I hoped that attending the Gloucester Book Club meeting would help solidify some of my thoughts. The meeting was great as always, with questions and context to help draw out our responses to the story. We learnt about some of the history of Naples where the book is set, (although for me the adage ‘see Naples and die’ took a new meaning when slogging through this book!) and I was encouraged to hear that everyone had struggled with the book’s dense sentences and provincial plot initially. However, unlike me, each other member had had their ‘aha!’ moment at some point in the book, when they became intoxicated with Ferrante’s storytelling, and even looked forward to reading or hearing about the next three (!) books in her Neopolitan quartet. It was said that listening to the audiobook or watching the recent HBO adaptation of the novels helped other members fall in love with the world of Lila and Lenu, but based on how I felt about the novel itself I’m not willing to risk it.

IMG_2655
The cover was the most interesting thing about this book, and even that was dull

What was missing for me in this book was ironicially what the narrating character Lenu discovers for herself more and more as the novel progresses, both in pursuit of academic excellence, and also most vividly whilst reading on the beaches of Ischia, where she feels as if she’s “dissolving into the pages like a jellyfish” (pg 281). Although I see a lot of myself in Lenu, and can empathise with the conflict of love versus envy when compared next to ‘brilliant’ female friends in a patriarchal world that only allows a set amount of space for women, I feel like Ferrante keeps telling us that My Brilliant Friend will be an important coming-of-age story without actually substantiating that claim with a sustained narrative interest beyond a few beautifully crafted passages.

The only moment that really melted my heart (and saved the book from a 0 star rating!) comes when Lenu is bathing Lila in preparation for her wedding. The two girls are still only 16, but Lenu broods like a scorned woman as she ceremoniously cleans her subject of her affections with as much adoration as she can, knowing that all her efforts will only lead to Lila’s future husband Stefano ‘sully[ing] her in the course of the night’ (pg 313). Lenu too feels that her high-school experience has been ‘sullied’ by the dawning realisation that no matter how much she studies, she will never truly experience the praise from their neighbourhood in the same way that Lila, the beautiful teenage virgin, is now experiencing through her wedding ritual.
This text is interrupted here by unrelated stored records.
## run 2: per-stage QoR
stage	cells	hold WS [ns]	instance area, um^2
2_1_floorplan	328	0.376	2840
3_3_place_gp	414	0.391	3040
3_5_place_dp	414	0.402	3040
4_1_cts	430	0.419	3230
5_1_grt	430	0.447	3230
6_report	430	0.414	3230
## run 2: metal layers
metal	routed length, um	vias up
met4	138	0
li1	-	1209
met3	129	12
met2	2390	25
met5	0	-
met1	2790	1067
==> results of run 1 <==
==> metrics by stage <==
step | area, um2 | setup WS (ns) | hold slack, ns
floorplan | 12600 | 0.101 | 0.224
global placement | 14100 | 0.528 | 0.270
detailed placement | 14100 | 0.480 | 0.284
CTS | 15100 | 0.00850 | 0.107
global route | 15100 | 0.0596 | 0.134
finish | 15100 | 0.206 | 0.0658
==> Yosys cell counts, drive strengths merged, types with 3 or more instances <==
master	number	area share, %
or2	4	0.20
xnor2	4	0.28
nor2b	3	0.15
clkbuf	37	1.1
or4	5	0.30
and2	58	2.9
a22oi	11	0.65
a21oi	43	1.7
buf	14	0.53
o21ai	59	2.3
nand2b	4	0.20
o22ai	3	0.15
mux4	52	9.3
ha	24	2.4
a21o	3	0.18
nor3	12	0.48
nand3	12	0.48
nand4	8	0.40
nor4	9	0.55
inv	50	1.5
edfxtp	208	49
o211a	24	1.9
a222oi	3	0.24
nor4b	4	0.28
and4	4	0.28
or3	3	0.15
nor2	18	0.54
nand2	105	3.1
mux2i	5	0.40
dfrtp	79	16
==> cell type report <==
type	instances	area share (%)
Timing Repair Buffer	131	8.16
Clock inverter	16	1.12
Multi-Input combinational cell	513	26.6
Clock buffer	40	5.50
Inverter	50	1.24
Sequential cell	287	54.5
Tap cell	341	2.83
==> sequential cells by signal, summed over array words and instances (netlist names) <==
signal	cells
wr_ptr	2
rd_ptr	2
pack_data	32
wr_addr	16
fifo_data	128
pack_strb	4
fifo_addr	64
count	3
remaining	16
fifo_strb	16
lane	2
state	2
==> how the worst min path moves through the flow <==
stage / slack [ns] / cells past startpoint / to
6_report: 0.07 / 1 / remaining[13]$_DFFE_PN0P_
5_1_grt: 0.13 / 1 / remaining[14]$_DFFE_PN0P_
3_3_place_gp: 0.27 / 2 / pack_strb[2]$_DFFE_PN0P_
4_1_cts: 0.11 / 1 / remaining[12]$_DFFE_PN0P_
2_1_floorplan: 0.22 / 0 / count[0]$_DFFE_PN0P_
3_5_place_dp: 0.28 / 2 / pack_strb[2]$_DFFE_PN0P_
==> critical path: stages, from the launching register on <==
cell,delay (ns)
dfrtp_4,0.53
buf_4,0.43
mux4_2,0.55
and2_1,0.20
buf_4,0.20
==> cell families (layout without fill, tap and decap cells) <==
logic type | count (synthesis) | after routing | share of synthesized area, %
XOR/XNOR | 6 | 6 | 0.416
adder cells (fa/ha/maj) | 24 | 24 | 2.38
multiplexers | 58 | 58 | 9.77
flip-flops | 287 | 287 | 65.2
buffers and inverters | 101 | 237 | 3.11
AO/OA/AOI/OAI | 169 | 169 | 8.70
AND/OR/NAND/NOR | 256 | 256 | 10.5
`src/rtl/cart_pkg.sv`:
```
// cart_pkg: shared types and constants for the cartridge memory fetch path
package cart_pkg;
  localparam int CART_AW = 25;
  localparam logic [7:0] UNMAPPED = 8'hFF;
  typedef enum logic [1:0] {IDLE, SRAM_RD, SDRAM_REQ, DONE} state_e;
endpackage

```
`src/rtl/cart_byte_cache.sv`:
```
// cart_byte_cache: one-entry ROM byte cache with a full-address tag; flush beats a fill
module cart_byte_cache
  import cart_pkg::*;
(
  input  logic               clk,
  input  logic               reset_n,
  input  logic               flush,
  input  logic               fill,
  input  logic [CART_AW-1:0] fill_tag,
  input  logic [7:0]         fill_data,
  input  logic [CART_AW-1:0] lookup_addr,
  output logic               hit,
  output logic [7:0]         data
);
  logic               valid_q, valid_d;
  logic [CART_AW-1:0] tag_q, tag_d;
  logic [7:0]         data_q, data_d;
  always_comb begin
    valid_d = flush ? 1'b0 : (fill | valid_q);
    tag_d   = fill ? fill_tag : tag_q;
    data_d  = fill ? fill_data : data_q;
  end
  always_ff @(posedge clk or negedge reset_n) begin
    if (!reset_n) begin
      valid_q <= 1'b0;
      tag_q   <= '0;
      data_q  <= UNMAPPED;
    end else begin
      valid_q <= valid_d;
      tag_q   <= tag_d;
      data_q  <= data_d;
    end
  end
  assign hit  = valid_q && (tag_q == lookup_addr);
  assign data = data_q;
endmodule

```
`src/rtl/cart_mem_fetch.sv`:
```
// cart_mem_fetch: serves CPU reads from backup SRAM, a one-byte ROM cache or a handshaked
// SDRAM fetch, stalling the CPU while a fetch is outstanding.
module cart_mem_fetch
  import cart_pkg::*;
#(
  parameter int TIMEOUT = 64,
  parameter int SRAM_AW = 15
) (
  input  logic               clk,
  input  logic               reset_n,
  input  logic               cs,
  input  logic               rd,
  input  logic               wr,
  input  logic [7:0]         d_from_cpu,
  input  logic [CART_AW-1:0] mem_addr,
  input  logic               mem_oe,
  input  logic [SRAM_AW-1:0] sram_addr,
  input  logic               sram_we,
  input  logic               sram_oe,
  input  logic               flush,
  output logic               sdram_req,
  output logic [CART_AW-1:0] sdram_addr,
  input  logic               sdram_ack,
  input  logic [7:0]         sdram_q,
  output logic [SRAM_AW-1:0] bram_addr,
  output logic               bram_we,
  output logic [7:0]         bram_d,
  input  logic [7:0]         bram_q,
  output logic [7:0]         d_to_cpu,
  output logic               wait_n,
  output logic               err
);
  localparam int CW = $clog2(TIMEOUT + 1);
  state_e             state_q, state_d;
  logic               rd_prev_q, wr_prev_q;
  logic               req_q, req_d, err_q, err_d;
  logic [CART_AW-1:0] addr_q, addr_d;
  logic [7:0]         dout_q, dout_d;
  logic [CW-1:0]      cnt_q, cnt_d;
  logic               wpend_q, wpend_d;
  logic [SRAM_AW-1:0] waddr_q, waddr_d;
  logic [7:0]         wdata_q, wdata_d;
  logic               rd_lvl, wr_lvl, start, acc_wr, hit, fill;
  logic [7:0]         cache_data;
  assign rd_lvl = cs & rd;
  assign wr_lvl = cs & wr;
  assign start  = rd_lvl & ~rd_prev_q;
  assign acc_wr = wr_lvl & ~wr_prev_q & sram_we;
  always_comb begin
    state_d = state_q;
    req_d   = req_q;
    addr_d  = addr_q;
    dout_d  = dout_q;
    cnt_d   = cnt_q;
    err_d   = 1'b0;
    fill    = 1'b0;
    wait_n  = 1'b1;
    // the BRAM port is busy reading in SRAM_RD, so a write there lands one cycle later
    wpend_d   = acc_wr && state_q == SRAM_RD;
    waddr_d   = wpend_d ? sram_addr : waddr_q;
    wdata_d   = wpend_d ? d_from_cpu : wdata_q;
    bram_we   = wpend_q | (acc_wr && state_q != SRAM_RD);
    bram_addr = wpend_q ? waddr_q : sram_addr;
    bram_d    = wpend_q ? wdata_q : d_from_cpu;
    case (state_q)
      IDLE: if (start) begin
        if (sram_oe) begin
          wait_n  = 1'b0;
          state_d = SRAM_RD;
        end else if (mem_oe && hit) begin
          dout_d  = cache_data;
          state_d = DONE;
        end else if (mem_oe) begin
          wait_n  = 1'b0;
          req_d   = 1'b1;
          addr_d  = mem_addr;
          cnt_d   = '0;
          state_d = SDRAM_REQ;
        end else begin
          dout_d  = UNMAPPED;
          state_d = DONE;
        end
      end
      SRAM_RD: begin
        dout_d  = bram_q;
        state_d = DONE;
      end
      SDRAM_REQ: begin
        wait_n = 1'b0;
        cnt_d  = cnt_q + 1'b1;
        if (sdram_ack) begin
          req_d   = 1'b0;
          dout_d  = sdram_q;
          fill    = 1'b1;
          cnt_d   = '0;
          state_d = DONE;
        end else if (cnt_q == CW'(TIMEOUT - 1)) begin
          req_d   = 1'b0;
          dout_d  = UNMAPPED;
          err_d   = 1'b1;
          cnt_d   = '0;
          state_d = DONE;
        end
      end
      default: state_d = rd_lvl ? DONE : IDLE;
    endcase
  end
  // rd_prev resets high so a strobe caught by reset is treated as already served
  always_ff @(posedge clk or negedge reset_n) begin
    if (!reset_n) begin
      state_q   <= IDLE;
      rd_prev_q <= 1'b1;
      wr_prev_q <= 1'b1;
      req_q     <= 1'b0;
      addr_q    <= '0;
      dout_q    <= UNMAPPED;
      cnt_q     <= '0;
      err_q     <= 1'b0;
      wpend_q   <= 1'b0;
      waddr_q   <= '0;
      wdata_q   <= '0;
    end else begin
      state_q   <= state_d;
      rd_prev_q <= rd_lvl;
      wr_prev_q <= wr_lvl;
      req_q     <= req_d;
      addr_q    <= addr_d;
      dout_q    <= dout_d;
      cnt_q     <= cnt_d;
      err_q     <= err_d;
      wpend_q   <= wpend_d;
      waddr_q   <= waddr_d;
      wdata_q   <= wdata_d;
    end
  end
  cart_byte_cache u_cache (
    .clk        (clk),
    .reset_n    (reset_n),
    .flush      (flush),
    .fill       (fill),
    .fill_tag   (addr_q),
    .fill_data  (sdram_q),
    .lookup_addr(mem_addr),
    .hit        (hit),
    .data       (cache_data)
  );
  assign sdram_req  = req_q;
  assign sdram_addr = addr_q;
  assign d_to_cpu   = dout_q;
  assign err        = err_q;
endmodule
```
The heartbreaking moment comes as Lila replies to Lenu’s dejected ‘thanks, but at a certain point school is over’ with ‘Not for you: you’re my brilliant friend, you have to be the best of all, boys and girls’ (pg 312). My heart breaks at the assumption that until that point in the book I had no doubt that Lila was the eponymous ‘brilliant friend’ of the title. The revelation that Lenu’s obsession is not a one-sided adolescent fantasy, but a mutual and reciprocated devotion, is a rare moment of tenderness that is glossed over again with wedding itself and the completely banal ending of the novel (spoiler: the big ending is the local big shot swans in wearing some shoes he’s not meant to have on. No – really).

I credit my study of literature at university for my ability to dissect a book at length, but also for my frustrating inability to like or dislike a book for with no obvious reason other than personal taste. When it’s been drummed in to you to back up every opinion with substantial evidence from the text for 4 years, reading and reviewing for pleasure afterwards is a difficult transition. What I will say about this book is the long sentences, overbearing detail, realism, moralistic tone, and extensive cast of characters in My Brilliant Friend reminded me of a Dickens novel. Whilst that might be high praise for many – I personally can’t stand a Dickens novel.

Are there any critically well-reviewed books that you wanted to like but actually struggled to enjoy? Please let me know in the comments section! Zoe x

2 thoughts on “Review: My Brilliant Friend by Elena Ferrante

  1. Christina says:
    Christina's avatar

    Zoe, this is a great, in-depth review of a book you mostly hated! It’ll go down in Book Club history as a marmite read. Some people have given it scores of 9 or 10. I’m sorry it didn’t float your boat this time!